| Your goal |
Lines in the entries below where the word "gates" shows up should each be copied.

:: Available records

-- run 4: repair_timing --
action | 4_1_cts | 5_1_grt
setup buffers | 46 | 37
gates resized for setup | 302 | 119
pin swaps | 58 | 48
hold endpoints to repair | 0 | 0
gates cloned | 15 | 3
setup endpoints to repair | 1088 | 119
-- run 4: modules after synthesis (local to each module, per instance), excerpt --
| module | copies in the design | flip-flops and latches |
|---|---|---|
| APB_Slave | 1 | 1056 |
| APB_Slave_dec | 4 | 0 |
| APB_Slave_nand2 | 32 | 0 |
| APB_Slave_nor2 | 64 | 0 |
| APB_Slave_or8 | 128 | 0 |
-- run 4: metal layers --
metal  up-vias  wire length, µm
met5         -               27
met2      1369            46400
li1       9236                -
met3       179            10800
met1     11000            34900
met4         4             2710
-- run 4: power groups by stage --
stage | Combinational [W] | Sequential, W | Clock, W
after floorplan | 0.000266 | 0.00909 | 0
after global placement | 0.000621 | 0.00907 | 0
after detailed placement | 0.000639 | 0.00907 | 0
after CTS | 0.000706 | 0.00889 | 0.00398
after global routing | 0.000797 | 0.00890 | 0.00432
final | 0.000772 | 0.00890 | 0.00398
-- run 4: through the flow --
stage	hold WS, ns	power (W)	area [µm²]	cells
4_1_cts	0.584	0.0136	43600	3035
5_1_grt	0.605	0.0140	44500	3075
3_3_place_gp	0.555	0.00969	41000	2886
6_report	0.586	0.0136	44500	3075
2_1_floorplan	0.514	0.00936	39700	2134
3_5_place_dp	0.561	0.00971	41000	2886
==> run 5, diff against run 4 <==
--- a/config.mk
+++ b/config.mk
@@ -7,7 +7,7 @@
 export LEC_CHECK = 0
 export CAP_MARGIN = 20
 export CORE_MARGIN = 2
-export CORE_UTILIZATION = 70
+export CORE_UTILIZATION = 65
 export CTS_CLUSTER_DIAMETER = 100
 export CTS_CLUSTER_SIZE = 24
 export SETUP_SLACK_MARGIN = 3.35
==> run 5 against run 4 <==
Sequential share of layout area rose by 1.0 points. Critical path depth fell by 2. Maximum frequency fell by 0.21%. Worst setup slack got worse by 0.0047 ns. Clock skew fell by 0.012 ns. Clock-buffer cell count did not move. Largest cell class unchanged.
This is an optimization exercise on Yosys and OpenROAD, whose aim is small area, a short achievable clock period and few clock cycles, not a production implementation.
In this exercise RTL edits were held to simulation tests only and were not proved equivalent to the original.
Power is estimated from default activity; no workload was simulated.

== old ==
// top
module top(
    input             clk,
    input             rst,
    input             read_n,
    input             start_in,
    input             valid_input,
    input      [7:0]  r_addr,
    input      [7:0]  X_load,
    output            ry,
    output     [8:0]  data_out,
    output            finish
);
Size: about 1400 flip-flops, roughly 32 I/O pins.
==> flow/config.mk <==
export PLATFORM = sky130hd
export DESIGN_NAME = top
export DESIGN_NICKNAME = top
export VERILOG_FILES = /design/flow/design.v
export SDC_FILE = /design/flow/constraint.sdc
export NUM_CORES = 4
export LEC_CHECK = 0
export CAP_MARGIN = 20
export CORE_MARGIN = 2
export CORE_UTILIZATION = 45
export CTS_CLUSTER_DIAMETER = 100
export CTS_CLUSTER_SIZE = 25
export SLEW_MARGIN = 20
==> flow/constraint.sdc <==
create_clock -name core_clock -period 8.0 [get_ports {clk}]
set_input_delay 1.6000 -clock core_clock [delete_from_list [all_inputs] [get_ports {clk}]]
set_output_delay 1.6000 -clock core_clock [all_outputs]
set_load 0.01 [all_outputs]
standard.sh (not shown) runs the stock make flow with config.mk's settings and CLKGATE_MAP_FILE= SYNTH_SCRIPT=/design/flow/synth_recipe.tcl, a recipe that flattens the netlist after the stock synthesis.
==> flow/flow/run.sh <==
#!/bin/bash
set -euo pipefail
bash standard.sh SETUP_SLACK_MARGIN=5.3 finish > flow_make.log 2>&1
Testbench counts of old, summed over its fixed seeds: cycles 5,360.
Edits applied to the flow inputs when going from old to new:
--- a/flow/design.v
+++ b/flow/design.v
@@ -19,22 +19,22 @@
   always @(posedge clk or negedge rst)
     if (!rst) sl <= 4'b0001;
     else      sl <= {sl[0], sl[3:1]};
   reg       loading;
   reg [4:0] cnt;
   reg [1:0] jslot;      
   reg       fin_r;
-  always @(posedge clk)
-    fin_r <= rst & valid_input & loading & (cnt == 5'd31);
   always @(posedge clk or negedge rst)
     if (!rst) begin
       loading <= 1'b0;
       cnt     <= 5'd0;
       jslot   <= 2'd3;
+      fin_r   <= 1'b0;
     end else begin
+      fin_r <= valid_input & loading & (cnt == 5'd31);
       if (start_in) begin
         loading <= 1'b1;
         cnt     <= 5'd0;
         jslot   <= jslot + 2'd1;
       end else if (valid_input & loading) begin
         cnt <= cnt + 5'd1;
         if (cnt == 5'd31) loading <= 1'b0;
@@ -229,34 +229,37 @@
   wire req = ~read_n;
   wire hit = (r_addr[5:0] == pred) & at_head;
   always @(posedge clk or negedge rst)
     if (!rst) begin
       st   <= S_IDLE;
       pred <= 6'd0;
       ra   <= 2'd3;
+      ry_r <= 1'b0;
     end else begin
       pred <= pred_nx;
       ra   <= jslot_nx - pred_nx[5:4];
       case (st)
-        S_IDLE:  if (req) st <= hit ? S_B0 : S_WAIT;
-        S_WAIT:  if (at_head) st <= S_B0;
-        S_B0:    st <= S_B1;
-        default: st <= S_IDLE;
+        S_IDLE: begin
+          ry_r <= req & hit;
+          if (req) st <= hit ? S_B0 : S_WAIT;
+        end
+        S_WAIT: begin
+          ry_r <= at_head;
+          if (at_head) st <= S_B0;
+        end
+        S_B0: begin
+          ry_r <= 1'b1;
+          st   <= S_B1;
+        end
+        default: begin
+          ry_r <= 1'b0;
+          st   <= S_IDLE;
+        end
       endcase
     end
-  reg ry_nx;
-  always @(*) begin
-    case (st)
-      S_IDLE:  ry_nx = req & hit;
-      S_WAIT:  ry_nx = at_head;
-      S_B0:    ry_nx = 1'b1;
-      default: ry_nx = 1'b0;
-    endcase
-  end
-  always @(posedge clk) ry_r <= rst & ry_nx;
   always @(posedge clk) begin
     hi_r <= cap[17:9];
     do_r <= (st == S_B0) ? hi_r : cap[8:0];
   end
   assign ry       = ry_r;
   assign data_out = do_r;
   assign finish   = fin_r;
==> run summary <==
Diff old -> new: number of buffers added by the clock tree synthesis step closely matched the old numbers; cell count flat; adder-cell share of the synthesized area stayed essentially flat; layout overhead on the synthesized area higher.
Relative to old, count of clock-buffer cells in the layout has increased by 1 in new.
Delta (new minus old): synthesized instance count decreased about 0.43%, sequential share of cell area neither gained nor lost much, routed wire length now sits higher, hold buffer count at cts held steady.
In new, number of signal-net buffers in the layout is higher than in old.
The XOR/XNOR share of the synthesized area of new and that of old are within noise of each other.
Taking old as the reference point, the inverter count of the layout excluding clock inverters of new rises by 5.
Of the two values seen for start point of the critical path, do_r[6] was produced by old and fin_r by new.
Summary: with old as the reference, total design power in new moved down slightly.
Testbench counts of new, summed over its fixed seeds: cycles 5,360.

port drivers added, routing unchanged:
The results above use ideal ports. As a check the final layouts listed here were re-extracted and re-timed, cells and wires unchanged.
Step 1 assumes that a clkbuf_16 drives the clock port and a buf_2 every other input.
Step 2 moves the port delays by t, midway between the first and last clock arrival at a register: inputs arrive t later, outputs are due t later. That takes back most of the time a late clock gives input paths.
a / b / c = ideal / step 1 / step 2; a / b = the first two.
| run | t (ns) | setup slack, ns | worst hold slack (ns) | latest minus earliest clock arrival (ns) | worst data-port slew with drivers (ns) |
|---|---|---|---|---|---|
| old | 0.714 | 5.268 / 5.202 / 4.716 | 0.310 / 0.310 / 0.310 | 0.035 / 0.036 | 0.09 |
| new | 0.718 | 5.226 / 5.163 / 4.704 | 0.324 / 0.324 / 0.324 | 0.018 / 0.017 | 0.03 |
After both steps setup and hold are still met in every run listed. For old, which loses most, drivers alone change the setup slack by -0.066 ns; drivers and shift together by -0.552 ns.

::::
:: Available records

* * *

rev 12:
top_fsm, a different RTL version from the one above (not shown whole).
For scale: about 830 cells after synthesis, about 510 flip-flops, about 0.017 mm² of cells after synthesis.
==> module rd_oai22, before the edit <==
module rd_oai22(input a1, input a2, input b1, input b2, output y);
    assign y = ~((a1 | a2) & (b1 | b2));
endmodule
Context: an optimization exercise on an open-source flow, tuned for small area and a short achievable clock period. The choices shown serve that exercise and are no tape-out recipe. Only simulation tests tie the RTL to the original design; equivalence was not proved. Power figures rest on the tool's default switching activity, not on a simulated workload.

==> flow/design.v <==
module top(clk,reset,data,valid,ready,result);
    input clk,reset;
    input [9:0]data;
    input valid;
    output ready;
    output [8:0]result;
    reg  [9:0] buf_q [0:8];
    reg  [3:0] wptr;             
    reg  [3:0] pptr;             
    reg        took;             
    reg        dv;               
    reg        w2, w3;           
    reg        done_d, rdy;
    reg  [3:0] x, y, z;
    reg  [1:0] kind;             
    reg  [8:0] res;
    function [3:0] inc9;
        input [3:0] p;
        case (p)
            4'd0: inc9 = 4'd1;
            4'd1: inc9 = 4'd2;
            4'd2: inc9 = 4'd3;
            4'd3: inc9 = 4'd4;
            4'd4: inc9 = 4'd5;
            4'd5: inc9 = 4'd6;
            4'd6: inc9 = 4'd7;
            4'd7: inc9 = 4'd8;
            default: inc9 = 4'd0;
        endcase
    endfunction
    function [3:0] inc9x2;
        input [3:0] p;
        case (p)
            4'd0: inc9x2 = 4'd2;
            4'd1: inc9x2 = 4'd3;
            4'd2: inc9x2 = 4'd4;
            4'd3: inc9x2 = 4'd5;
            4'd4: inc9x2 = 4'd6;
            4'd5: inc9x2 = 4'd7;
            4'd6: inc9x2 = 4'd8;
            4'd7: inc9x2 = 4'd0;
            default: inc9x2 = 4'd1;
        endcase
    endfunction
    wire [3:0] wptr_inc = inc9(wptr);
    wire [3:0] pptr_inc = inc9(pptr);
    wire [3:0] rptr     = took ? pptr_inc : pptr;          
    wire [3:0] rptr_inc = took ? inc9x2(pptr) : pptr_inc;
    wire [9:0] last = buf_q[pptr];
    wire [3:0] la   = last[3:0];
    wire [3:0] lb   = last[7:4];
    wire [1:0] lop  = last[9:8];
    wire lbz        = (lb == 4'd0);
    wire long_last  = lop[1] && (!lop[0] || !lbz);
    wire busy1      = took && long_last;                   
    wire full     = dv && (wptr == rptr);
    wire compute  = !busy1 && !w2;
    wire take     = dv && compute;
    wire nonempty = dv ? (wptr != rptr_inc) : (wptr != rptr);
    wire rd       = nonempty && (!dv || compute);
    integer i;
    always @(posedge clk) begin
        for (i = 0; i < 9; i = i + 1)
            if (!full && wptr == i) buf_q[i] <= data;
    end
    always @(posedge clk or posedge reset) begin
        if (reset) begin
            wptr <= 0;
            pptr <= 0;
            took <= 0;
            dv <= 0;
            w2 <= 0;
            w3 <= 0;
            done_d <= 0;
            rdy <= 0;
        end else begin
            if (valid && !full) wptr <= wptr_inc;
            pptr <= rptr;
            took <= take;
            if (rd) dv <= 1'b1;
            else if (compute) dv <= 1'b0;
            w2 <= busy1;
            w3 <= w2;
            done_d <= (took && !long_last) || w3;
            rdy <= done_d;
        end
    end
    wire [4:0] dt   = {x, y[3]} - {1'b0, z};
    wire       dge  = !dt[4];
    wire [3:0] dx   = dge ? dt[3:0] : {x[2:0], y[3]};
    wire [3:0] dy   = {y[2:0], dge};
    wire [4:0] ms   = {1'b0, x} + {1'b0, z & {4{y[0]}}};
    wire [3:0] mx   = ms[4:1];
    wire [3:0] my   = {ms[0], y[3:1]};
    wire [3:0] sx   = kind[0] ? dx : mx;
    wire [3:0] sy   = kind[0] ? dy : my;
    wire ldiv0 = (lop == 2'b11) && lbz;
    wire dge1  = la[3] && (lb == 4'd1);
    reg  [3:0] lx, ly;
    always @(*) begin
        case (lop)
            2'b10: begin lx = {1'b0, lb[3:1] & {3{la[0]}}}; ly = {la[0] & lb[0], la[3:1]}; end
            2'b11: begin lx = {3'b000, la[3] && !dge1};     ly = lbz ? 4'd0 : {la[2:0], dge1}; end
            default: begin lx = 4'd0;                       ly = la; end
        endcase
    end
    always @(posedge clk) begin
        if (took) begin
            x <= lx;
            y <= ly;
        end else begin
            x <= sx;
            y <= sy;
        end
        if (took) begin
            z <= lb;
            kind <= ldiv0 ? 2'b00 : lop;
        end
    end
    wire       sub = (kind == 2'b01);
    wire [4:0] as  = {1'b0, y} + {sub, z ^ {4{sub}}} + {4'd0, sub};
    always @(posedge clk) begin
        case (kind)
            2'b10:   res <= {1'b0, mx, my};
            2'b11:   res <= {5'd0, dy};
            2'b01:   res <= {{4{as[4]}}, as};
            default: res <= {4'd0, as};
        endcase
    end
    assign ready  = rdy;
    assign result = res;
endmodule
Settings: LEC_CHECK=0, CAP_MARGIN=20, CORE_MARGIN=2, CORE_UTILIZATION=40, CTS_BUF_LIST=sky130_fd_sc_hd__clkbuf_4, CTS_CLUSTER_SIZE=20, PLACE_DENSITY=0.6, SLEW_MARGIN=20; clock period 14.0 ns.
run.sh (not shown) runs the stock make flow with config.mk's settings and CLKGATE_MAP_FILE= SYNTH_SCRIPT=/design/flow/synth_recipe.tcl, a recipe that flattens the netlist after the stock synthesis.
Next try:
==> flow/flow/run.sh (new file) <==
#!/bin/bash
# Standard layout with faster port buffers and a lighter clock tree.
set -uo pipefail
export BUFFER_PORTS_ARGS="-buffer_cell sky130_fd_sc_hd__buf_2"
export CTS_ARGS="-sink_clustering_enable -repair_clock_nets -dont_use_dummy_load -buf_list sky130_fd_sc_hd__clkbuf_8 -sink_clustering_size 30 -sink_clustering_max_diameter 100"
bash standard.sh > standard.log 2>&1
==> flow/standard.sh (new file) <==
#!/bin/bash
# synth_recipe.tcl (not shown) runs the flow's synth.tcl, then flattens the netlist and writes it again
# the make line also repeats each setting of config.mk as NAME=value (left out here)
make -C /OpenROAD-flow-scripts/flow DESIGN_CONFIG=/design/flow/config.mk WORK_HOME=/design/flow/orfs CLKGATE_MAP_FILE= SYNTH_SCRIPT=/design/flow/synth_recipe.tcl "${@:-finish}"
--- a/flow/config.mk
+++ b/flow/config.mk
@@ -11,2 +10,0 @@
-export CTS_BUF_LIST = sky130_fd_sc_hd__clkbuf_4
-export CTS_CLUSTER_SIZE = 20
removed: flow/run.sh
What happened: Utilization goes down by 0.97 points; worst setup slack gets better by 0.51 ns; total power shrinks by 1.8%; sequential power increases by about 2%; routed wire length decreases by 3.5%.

::::
:: Available records

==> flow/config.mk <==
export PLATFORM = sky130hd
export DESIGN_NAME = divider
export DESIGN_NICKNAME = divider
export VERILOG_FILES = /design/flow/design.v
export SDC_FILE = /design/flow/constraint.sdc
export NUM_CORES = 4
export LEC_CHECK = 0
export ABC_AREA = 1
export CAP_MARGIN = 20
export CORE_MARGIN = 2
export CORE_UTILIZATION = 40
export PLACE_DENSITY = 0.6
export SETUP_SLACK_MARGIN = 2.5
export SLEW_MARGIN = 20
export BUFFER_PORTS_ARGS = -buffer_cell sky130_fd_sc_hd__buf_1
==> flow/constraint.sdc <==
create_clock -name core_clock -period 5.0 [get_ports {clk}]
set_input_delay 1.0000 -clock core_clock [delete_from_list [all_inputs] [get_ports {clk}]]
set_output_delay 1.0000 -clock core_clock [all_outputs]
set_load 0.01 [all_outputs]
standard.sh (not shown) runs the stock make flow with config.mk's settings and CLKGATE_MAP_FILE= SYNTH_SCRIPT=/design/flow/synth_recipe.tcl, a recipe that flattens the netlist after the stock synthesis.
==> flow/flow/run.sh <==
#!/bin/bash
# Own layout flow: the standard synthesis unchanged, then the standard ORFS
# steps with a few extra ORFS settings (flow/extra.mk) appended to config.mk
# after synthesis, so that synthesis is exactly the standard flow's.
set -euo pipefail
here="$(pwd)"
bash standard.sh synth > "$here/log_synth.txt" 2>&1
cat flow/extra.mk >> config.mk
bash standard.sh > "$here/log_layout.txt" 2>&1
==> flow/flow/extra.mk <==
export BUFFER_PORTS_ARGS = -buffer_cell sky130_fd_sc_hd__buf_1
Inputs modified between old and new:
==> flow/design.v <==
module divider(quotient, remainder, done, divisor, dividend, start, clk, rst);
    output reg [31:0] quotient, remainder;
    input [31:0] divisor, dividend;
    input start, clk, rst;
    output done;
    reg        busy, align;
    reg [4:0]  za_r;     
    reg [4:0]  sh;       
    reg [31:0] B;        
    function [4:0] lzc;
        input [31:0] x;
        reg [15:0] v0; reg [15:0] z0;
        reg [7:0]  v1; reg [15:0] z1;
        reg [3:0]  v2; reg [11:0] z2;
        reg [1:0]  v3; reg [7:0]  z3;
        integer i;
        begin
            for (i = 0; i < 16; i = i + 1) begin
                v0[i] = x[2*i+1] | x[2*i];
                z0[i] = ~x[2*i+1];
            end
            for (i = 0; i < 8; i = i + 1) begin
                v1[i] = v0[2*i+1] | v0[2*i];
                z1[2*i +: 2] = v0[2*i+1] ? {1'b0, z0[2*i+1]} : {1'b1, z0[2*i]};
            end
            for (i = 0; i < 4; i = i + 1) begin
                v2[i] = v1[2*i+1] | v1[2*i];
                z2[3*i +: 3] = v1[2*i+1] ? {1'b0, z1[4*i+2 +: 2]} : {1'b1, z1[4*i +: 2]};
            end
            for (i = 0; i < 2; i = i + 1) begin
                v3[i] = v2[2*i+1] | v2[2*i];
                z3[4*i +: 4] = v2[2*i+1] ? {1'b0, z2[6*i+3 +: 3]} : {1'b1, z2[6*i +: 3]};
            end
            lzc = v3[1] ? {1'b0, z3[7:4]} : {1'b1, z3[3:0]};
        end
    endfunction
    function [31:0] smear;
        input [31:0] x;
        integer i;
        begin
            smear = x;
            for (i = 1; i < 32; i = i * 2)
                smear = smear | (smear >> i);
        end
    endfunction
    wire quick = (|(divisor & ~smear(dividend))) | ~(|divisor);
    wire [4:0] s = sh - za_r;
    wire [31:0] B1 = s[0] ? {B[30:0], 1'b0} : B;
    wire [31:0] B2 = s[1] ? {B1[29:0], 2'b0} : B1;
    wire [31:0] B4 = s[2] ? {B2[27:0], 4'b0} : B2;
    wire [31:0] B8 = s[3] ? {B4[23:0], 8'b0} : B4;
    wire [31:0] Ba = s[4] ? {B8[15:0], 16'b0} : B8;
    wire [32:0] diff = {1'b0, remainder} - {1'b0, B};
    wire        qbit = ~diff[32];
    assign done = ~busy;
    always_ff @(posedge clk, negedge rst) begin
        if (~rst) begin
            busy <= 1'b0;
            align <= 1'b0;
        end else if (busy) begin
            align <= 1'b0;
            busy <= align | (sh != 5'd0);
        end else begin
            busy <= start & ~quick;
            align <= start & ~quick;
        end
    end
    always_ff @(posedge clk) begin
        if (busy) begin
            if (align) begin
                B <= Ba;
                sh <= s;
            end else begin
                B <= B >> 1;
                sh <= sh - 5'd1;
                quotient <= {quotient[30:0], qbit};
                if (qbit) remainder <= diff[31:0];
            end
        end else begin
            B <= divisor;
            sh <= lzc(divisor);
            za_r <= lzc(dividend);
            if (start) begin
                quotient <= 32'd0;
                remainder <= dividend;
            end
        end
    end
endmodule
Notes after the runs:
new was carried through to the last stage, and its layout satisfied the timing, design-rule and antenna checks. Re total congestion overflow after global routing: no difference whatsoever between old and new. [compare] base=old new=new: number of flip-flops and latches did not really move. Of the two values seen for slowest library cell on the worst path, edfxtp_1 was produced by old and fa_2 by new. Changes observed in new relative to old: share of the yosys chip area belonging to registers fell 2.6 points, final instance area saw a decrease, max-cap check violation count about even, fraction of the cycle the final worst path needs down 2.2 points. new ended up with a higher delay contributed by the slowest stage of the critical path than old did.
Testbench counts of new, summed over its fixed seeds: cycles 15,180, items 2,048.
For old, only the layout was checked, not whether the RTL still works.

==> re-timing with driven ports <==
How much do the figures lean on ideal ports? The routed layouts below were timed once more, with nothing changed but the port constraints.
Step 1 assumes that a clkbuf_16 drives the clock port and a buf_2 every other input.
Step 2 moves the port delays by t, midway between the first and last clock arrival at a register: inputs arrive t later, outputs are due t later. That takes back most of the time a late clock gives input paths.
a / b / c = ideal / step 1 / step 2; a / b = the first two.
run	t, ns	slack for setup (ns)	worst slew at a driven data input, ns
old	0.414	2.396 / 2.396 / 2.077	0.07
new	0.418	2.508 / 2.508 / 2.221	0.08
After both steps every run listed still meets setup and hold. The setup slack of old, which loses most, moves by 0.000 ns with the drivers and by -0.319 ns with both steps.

::::

| Finished exercise |
gates resized for setup | 302 | 119
gates cloned | 15 | 3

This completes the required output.